> _RECORDS FOR THIS EXERCISE_:

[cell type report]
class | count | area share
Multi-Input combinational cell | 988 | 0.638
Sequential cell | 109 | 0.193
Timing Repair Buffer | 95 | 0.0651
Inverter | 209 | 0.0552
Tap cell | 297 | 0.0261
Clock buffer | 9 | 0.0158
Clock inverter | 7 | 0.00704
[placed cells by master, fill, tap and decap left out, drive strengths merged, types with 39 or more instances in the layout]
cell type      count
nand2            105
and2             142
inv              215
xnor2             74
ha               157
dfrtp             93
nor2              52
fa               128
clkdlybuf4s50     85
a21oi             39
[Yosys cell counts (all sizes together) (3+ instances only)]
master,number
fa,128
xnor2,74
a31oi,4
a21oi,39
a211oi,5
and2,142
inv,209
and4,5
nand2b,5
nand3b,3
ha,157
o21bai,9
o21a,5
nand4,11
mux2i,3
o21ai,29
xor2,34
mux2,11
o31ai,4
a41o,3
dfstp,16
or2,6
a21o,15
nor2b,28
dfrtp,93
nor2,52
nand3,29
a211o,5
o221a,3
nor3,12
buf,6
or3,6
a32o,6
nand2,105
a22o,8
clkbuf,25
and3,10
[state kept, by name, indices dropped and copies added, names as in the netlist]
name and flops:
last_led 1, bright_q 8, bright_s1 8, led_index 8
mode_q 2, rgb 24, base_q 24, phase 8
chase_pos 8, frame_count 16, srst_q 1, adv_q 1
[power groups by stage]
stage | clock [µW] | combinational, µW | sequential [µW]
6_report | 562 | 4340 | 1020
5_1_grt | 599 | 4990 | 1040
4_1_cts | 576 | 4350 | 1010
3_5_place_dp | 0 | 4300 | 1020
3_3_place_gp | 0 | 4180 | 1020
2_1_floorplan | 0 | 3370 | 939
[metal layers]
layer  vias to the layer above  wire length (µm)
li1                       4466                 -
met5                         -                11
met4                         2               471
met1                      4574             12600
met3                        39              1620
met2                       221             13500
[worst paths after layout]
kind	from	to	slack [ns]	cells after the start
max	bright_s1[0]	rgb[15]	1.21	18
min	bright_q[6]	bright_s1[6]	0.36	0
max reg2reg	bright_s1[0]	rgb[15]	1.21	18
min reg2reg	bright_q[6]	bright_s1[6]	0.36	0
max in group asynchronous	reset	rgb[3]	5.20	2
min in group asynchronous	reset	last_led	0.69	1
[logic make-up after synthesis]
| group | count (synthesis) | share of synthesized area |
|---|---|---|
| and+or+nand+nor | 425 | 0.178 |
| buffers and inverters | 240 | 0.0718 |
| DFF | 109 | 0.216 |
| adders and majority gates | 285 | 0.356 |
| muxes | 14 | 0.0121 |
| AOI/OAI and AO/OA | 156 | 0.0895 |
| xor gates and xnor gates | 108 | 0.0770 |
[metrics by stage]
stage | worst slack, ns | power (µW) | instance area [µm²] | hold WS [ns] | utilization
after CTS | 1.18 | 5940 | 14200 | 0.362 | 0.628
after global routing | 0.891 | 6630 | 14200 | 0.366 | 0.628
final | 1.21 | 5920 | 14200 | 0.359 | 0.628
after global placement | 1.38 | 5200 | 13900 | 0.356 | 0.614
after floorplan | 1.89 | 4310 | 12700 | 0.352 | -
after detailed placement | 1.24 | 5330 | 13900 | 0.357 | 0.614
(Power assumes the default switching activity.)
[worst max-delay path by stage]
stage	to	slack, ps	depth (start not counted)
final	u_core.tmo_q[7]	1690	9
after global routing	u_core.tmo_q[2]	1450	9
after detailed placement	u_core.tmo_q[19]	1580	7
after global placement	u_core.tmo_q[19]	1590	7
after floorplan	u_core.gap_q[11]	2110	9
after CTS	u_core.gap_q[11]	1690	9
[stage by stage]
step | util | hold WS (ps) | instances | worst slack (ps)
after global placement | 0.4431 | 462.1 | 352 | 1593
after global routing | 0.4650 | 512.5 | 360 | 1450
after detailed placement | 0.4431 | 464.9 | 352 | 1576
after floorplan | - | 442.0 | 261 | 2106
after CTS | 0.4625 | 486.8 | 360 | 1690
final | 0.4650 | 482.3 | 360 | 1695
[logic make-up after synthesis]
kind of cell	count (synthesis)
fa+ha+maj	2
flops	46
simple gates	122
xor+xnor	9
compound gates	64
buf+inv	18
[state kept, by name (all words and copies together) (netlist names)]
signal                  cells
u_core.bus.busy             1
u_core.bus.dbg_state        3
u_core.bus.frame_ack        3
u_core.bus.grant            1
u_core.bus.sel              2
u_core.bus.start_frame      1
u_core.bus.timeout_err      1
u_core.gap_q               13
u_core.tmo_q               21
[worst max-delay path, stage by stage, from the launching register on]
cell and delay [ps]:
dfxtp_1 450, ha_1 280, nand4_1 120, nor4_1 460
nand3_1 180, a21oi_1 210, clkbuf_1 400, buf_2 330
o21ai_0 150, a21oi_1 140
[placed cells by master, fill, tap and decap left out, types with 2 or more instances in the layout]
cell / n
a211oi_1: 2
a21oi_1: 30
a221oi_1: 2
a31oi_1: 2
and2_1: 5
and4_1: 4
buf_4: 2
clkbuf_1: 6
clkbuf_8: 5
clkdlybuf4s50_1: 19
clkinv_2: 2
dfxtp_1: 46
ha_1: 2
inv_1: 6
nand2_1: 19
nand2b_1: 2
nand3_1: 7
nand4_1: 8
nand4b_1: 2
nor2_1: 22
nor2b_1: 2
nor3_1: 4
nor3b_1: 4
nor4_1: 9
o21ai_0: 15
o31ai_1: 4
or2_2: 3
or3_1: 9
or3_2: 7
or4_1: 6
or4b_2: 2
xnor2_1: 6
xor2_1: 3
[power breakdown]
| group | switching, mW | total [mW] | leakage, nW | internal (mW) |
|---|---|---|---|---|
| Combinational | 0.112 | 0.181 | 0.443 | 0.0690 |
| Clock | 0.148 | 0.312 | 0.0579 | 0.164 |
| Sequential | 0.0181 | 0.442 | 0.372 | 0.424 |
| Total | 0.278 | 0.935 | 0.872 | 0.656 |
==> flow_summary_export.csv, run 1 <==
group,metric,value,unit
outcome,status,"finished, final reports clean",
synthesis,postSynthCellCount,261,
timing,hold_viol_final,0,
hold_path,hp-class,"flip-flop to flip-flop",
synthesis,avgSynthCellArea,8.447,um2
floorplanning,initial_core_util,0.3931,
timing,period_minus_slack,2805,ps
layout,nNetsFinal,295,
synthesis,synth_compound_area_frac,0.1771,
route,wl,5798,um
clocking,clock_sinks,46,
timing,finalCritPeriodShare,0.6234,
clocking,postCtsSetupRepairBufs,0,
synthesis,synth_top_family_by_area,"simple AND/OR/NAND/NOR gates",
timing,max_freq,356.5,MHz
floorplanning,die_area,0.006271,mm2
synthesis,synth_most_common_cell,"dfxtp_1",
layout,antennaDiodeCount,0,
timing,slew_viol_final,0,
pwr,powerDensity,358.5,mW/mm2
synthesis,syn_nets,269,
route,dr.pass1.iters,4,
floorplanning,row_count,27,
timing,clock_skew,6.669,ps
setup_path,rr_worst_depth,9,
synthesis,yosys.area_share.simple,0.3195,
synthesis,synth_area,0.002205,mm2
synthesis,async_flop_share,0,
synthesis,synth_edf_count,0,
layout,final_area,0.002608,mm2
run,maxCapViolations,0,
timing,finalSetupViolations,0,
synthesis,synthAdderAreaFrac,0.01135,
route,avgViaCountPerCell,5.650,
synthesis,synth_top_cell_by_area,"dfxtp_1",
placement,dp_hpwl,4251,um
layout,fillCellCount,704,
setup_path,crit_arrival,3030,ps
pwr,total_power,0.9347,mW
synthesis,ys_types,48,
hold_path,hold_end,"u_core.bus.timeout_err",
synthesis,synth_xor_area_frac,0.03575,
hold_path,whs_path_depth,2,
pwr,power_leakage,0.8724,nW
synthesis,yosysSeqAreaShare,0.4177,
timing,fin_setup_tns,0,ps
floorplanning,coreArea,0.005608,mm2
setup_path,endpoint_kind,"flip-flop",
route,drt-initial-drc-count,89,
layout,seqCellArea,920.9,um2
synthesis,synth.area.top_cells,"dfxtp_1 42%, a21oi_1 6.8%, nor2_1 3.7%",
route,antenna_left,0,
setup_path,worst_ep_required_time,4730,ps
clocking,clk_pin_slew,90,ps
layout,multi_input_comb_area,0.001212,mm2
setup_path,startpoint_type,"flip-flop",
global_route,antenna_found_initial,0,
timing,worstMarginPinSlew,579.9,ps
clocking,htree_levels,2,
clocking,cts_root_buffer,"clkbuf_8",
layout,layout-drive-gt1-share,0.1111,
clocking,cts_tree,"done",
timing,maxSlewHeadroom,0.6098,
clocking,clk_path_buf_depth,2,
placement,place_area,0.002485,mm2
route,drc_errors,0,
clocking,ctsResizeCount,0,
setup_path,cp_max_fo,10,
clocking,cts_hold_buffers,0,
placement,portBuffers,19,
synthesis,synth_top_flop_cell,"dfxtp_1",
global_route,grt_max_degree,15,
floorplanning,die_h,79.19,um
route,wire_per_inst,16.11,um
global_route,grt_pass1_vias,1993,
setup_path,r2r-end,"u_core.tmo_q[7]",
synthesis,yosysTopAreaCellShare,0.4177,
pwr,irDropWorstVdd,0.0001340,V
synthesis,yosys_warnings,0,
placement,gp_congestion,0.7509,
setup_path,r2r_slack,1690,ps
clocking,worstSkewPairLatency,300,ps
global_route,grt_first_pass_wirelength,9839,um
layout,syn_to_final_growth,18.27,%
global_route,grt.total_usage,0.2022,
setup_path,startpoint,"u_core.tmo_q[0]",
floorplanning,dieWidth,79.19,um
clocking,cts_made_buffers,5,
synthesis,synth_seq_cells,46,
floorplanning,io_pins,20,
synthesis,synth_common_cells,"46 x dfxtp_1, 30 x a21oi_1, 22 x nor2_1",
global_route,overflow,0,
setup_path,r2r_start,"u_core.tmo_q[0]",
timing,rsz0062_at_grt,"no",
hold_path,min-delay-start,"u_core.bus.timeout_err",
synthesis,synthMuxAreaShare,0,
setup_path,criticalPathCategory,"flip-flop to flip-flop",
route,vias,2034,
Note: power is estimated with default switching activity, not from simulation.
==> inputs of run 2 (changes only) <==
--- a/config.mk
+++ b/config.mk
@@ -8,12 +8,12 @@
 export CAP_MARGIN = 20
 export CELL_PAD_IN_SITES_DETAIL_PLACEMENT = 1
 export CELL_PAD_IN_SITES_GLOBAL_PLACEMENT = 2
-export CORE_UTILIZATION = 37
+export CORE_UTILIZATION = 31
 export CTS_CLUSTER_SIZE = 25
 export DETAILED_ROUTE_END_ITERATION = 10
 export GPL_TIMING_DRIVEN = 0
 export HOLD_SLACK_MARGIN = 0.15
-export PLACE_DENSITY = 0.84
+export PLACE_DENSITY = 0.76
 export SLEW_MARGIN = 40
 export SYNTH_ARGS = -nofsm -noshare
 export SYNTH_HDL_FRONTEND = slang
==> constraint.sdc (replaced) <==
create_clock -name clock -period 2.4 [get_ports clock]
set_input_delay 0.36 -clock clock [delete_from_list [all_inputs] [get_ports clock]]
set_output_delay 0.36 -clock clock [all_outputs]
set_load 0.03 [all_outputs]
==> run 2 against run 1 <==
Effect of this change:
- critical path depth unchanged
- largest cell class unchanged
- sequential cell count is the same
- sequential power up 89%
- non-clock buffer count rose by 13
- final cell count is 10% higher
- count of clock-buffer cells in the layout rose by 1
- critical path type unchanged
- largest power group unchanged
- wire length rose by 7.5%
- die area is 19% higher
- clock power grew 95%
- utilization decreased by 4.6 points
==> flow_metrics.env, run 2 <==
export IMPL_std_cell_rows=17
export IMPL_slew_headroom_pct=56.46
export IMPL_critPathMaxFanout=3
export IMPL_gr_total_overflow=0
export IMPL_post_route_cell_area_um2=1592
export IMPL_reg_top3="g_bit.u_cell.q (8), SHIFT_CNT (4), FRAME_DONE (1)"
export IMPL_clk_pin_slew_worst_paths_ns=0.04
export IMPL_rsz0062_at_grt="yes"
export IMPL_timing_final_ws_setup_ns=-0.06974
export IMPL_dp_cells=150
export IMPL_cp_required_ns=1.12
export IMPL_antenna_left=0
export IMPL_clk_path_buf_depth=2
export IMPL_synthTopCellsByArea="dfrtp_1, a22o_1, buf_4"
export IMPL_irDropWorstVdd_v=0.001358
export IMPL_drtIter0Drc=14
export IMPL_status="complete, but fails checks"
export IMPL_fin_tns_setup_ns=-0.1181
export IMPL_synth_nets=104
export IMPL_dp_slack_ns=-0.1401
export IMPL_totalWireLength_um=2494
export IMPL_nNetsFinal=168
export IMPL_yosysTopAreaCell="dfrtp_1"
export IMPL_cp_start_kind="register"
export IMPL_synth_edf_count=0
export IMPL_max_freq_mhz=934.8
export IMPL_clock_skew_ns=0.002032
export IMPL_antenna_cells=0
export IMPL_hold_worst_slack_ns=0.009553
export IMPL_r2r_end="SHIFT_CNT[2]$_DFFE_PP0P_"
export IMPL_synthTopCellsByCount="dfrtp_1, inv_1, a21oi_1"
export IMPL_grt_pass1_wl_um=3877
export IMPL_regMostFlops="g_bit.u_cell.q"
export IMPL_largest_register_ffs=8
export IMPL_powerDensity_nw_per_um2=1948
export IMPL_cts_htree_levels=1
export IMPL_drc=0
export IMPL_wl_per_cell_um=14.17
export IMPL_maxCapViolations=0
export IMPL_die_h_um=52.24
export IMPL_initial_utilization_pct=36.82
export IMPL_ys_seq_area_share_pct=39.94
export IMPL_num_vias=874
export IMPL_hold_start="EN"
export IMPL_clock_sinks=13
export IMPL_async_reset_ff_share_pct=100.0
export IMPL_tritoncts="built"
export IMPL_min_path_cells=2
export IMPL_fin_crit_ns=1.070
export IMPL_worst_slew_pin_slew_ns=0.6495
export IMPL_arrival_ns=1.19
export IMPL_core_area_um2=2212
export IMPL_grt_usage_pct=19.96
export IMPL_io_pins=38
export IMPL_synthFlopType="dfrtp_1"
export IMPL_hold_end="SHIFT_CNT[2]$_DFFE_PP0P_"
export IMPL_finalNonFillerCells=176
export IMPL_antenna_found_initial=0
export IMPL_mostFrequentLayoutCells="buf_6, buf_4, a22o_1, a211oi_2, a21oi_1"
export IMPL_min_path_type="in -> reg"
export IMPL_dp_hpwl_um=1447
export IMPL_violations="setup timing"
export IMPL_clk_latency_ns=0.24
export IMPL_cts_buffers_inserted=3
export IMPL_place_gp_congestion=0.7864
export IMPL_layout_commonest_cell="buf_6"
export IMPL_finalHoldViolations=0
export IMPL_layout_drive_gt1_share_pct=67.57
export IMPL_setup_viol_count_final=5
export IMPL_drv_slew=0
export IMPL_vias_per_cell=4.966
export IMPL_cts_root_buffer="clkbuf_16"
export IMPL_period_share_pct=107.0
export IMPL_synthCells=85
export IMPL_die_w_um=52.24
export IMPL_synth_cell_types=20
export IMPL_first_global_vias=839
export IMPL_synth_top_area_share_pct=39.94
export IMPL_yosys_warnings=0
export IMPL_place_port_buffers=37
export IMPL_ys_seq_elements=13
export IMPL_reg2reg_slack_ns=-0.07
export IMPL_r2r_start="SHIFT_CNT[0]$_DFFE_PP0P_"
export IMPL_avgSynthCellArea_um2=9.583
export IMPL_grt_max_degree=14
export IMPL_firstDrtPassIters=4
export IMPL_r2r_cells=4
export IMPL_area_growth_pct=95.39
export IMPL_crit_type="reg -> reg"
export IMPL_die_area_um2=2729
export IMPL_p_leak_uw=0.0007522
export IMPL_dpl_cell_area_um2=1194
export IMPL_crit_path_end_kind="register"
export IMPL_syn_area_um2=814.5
--- src/rtl/load_store_unit.sv ---
// -----------------------------------------------------------------------------
// load_store_unit
//
// Data-side load/store unit sitting between execute and load extension.
// Takes one memory operation at a time, checks its alignment, runs a single
// request/acknowledge transfer on a word-addressed byte-enabled bus and
// reports the outcome with a one-cycle pulse. Load data is returned raw and
// right-justified (upper bits zero); extension happens downstream.
//
// Ports
//   clk, rst                      clock, synchronous active-high reset
//   exValid / exReady             operation handshake from execute
//   isStore, funct3, addr,        operation descriptor (funct3 selects size:
//   storeData                     000/100 byte, 001/101 half, else word)
//   busReq, busWe, busAddr,       bus request side, held stable until busAck
//   busWdata, busBe
//   busAck, busRdata              bus completion and read word
//   loadValid, loadData           load result pulse and held data
//   storeDone                     store completion pulse
//   misaligned                    aborted-for-alignment pulse (no bus traffic)
//   busTimeout                    request abandoned after TIMEOUT_CYCLES
//   stall                         execute must hold its operation
//
// Parameter
//   TIMEOUT_CYCLES                max REQ cycles without ack; 0 = never abort
// -----------------------------------------------------------------------------
module load_store_unit #(
    parameter int TIMEOUT_CYCLES = 255
) (
    input  logic        clk,
    input  logic        rst,
    input  logic        exValid,
    output logic        exReady,
    input  logic        isStore,
    input  logic [2:0]  funct3,
    input  logic [31:0] addr,
    input  logic [31:0] storeData,
    output logic        busReq,
    output logic        busWe,
    output logic [31:0] busAddr,
    output logic [31:0] busWdata,
    output logic [3:0]  busBe,
    input  logic        busAck,
    input  logic [31:0] busRdata,
    output logic        loadValid,
    output logic [31:0] loadData,
    output logic        storeDone,
    output logic        misaligned,
    output logic        busTimeout,
    output logic        stall
);
    typedef enum logic [1:0] {
        IDLE = 2'd0,
        REQ  = 2'd1,
        RESP = 2'd2
    } state_t;

    localparam int CW = (TIMEOUT_CYCLES > 0) ? $clog2(TIMEOUT_CYCLES + 1) : 1;
    localparam logic [CW-1:0] TIMEOUT_LIM = CW'(TIMEOUT_CYCLES);

    state_t        state_q, state_d;
    logic [CW-1:0] wait_cnt_q, wait_cnt_d, wait_cnt_inc;
    logic          is_store_q, is_store_d;
    logic          size_byte_q, size_byte_d;
    logic          size_half_q, size_half_d;
    logic [1:0]    addr_lo_q, addr_lo_d;

    logic          ex_ready_q, ex_ready_d;
    logic          bus_req_q, bus_req_d;
    logic          bus_we_q, bus_we_d;
    logic [31:0]   bus_addr_q, bus_addr_d;
    logic [31:0]   bus_wdata_q, bus_wdata_d;
    logic [3:0]    bus_be_q, bus_be_d;
    logic          load_valid_q, load_valid_d;
    logic [31:0]   load_data_q, load_data_d;
    logic          store_done_q, store_done_d;
    logic          misaligned_q, misaligned_d;
    logic          bus_timeout_q, bus_timeout_d;

    // Decode of the operation currently presented by execute.
    logic          in_byte, in_half, in_aligned;
    logic [3:0]    in_be;
    logic [31:0]   in_wdata;

    always_comb begin
        in_byte = (funct3 == 3'b000) || (funct3 == 3'b100);
        in_half = (funct3 == 3'b001) || (funct3 == 3'b101);
        if (in_byte) begin
            in_aligned = 1'b1;
            in_be      = 4'b0001 << addr[1:0];
            in_wdata   = {4{storeData[7:0]}};
        end else if (in_half) begin
            in_aligned = ~addr[0];
            in_be      = 4'b0011 << {addr[1], 1'b0};
            in_wdata   = {2{storeData[15:0]}};
        end else begin
            in_aligned = (addr[1:0] == 2'b00);
            in_be      = 4'b1111;
            in_wdata   = storeData;
        end
    end

    // Right-justify the acked word using the latched byte offset.
    logic [31:0] rdata_shifted, load_fmt;

    always_comb begin
        rdata_shifted = busRdata >> {addr_lo_q, 3'b000};
        if (size_byte_q) begin
            load_fmt = {24'd0, rdata_shifted[7:0]};
        end else if (size_half_q) begin
            load_fmt = {16'd0, rdata_shifted[15:0]};
        end else begin
            load_fmt = rdata_shifted;
        end
    end

    assign wait_cnt_inc = wait_cnt_q + 1'b1;

    // Next-state logic. All outputs are registered: the *_d values describe
    // what the outputs should show in the state being entered.
    always_comb begin
        state_d       = state_q;
        wait_cnt_d    = wait_cnt_q;
        is_store_d    = is_store_q;
        size_byte_d   = size_byte_q;
        size_half_d   = size_half_q;
        addr_lo_d     = addr_lo_q;
        bus_addr_d    = bus_addr_q;
        bus_wdata_d   = bus_wdata_q;
        bus_be_d      = bus_be_q;
        load_data_d   = load_data_q;
        load_valid_d  = 1'b0;
        store_done_d  = 1'b0;
        misaligned_d  = 1'b0;
        bus_timeout_d = 1'b0;

        case (state_q)
            IDLE: begin
                // ex_ready_q is low for the first cycle after reset, so
                // nothing is accepted until exReady has actually been shown.
                if (exValid && ex_ready_q) begin
                    is_store_d  = isStore;
                    size_byte_d = in_byte;
                    size_half_d = in_half;
                    addr_lo_d   = addr[1:0];
                    bus_addr_d  = {addr[31:2], 2'b00};
                    bus_wdata_d = in_wdata;
                    bus_be_d    = in_be;
                    wait_cnt_d  = '0;
                    if (in_aligned) begin
                        state_d = REQ;
                    end else begin
                        state_d      = RESP;
                        misaligned_d = 1'b1;
                        if (!isStore) begin
                            load_data_d = 32'd0;
                        end
                    end
                end
            end
            REQ: begin
                // An ack in the cycle the counter would expire takes priority.
                if (busAck) begin
                    state_d = RESP;
                    if (is_store_q) begin
                        store_done_d = 1'b1;
                    end else begin
                        load_valid_d = 1'b1;
                        load_data_d  = load_fmt;
                    end
                end else if ((TIMEOUT_CYCLES != 0) && (wait_cnt_inc == TIMEOUT_LIM)) begin
                    state_d       = RESP;
                    bus_timeout_d = 1'b1;
                    load_data_d   = 32'd0;
                end else begin
                    wait_cnt_d = wait_cnt_inc;
                end
            end
            RESP: begin
                state_d = IDLE;
            end
            default: begin
                state_d = IDLE;
            end
        endcase

        ex_ready_d = (state_d == IDLE);
        bus_req_d  = (state_d == REQ);
        bus_we_d   = (state_d == REQ) && is_store_d;
    end

    always_ff @(posedge clk) begin
        if (rst) begin
            state_q       <= IDLE;
            wait_cnt_q    <= '0;
            is_store_q    <= 1'b0;
            size_byte_q   <= 1'b0;
            size_half_q   <= 1'b0;
            addr_lo_q     <= 2'b00;
            ex_ready_q    <= 1'b0;
            bus_req_q     <= 1'b0;
            bus_we_q      <= 1'b0;
            bus_addr_q    <= 32'd0;
            bus_wdata_q   <= 32'd0;
            bus_be_q      <= 4'd0;
            load_valid_q  <= 1'b0;
            load_data_q   <= 32'd0;
            store_done_q  <= 1'b0;
            misaligned_q  <= 1'b0;
            bus_timeout_q <= 1'b0;
        end else begin
            state_q       <= state_d;
            wait_cnt_q    <= wait_cnt_d;
            is_store_q    <= is_store_d;
            size_byte_q   <= size_byte_d;
            size_half_q   <= size_half_d;
            addr_lo_q     <= addr_lo_d;
            ex_ready_q    <= ex_ready_d;
            bus_req_q     <= bus_req_d;
            bus_we_q      <= bus_we_d;
            bus_addr_q    <= bus_addr_d;
            bus_wdata_q   <= bus_wdata_d;
            bus_be_q      <= bus_be_d;
            load_valid_q  <= load_valid_d;
            load_data_q   <= load_data_d;
            store_done_q  <= store_done_d;
            misaligned_q  <= misaligned_d;
            bus_timeout_q <= bus_timeout_d;
        end
    end

    assign exReady    = ex_ready_q;
    assign busReq     = bus_req_q;
    assign busWe      = bus_we_q;
    assign busAddr    = bus_addr_q;
    assign busWdata   = bus_wdata_q;
    assign busBe      = bus_be_q;
    assign loadValid  = load_valid_q;
    assign loadData   = load_data_q;
    assign storeDone  = store_done_q;
    assign misaligned = misaligned_q;
    assign busTimeout = bus_timeout_q;
    assign stall      = (state_q != IDLE) | (exValid & ~ex_ready_q);

endmodule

> _PROMPT_: All lines above from the one holding "export IMPL_irDropWorstVdd_v=0.001358" to the one holding "export IMPL_synthCells=85", inclusive, are to be copied exactly; no other line is wanted.

> _EXERCISE ANSWER_:
export IMPL_irDropWorstVdd_v=0.001358
export IMPL_drtIter0Drc=14
export IMPL_status="complete, but fails checks"
export IMPL_fin_tns_setup_ns=-0.1181
export IMPL_synth_nets=104
export IMPL_dp_slack_ns=-0.1401
export IMPL_totalWireLength_um=2494
export IMPL_nNetsFinal=168
export IMPL_yosysTopAreaCell="dfrtp_1"
export IMPL_cp_start_kind="register"
export IMPL_synth_edf_count=0
export IMPL_max_freq_mhz=934.8
export IMPL_clock_skew_ns=0.002032
export IMPL_antenna_cells=0
export IMPL_hold_worst_slack_ns=0.009553
export IMPL_r2r_end="SHIFT_CNT[2]$_DFFE_PP0P_"
export IMPL_synthTopCellsByCount="dfrtp_1, inv_1, a21oi_1"
export IMPL_grt_pass1_wl_um=3877
export IMPL_regMostFlops="g_bit.u_cell.q"
export IMPL_largest_register_ffs=8
export IMPL_powerDensity_nw_per_um2=1948
export IMPL_cts_htree_levels=1
export IMPL_drc=0
export IMPL_wl_per_cell_um=14.17
export IMPL_maxCapViolations=0
export IMPL_die_h_um=52.24
export IMPL_initial_utilization_pct=36.82
export IMPL_ys_seq_area_share_pct=39.94
export IMPL_num_vias=874
export IMPL_hold_start="EN"
export IMPL_clock_sinks=13
export IMPL_async_reset_ff_share_pct=100.0
export IMPL_tritoncts="built"
export IMPL_min_path_cells=2
export IMPL_fin_crit_ns=1.070
export IMPL_worst_slew_pin_slew_ns=0.6495
export IMPL_arrival_ns=1.19
export IMPL_core_area_um2=2212
export IMPL_grt_usage_pct=19.96
export IMPL_io_pins=38
export IMPL_synthFlopType="dfrtp_1"
export IMPL_hold_end="SHIFT_CNT[2]$_DFFE_PP0P_"
export IMPL_finalNonFillerCells=176
export IMPL_antenna_found_initial=0
export IMPL_mostFrequentLayoutCells="buf_6, buf_4, a22o_1, a211oi_2, a21oi_1"
export IMPL_min_path_type="in -> reg"
export IMPL_dp_hpwl_um=1447
export IMPL_violations="setup timing"
export IMPL_clk_latency_ns=0.24
export IMPL_cts_buffers_inserted=3
export IMPL_place_gp_congestion=0.7864
export IMPL_layout_commonest_cell="buf_6"
export IMPL_finalHoldViolations=0
export IMPL_layout_drive_gt1_share_pct=67.57
export IMPL_setup_viol_count_final=5
export IMPL_drv_slew=0
export IMPL_vias_per_cell=4.966
export IMPL_cts_root_buffer="clkbuf_16"
export IMPL_period_share_pct=107.0
export IMPL_synthCells=85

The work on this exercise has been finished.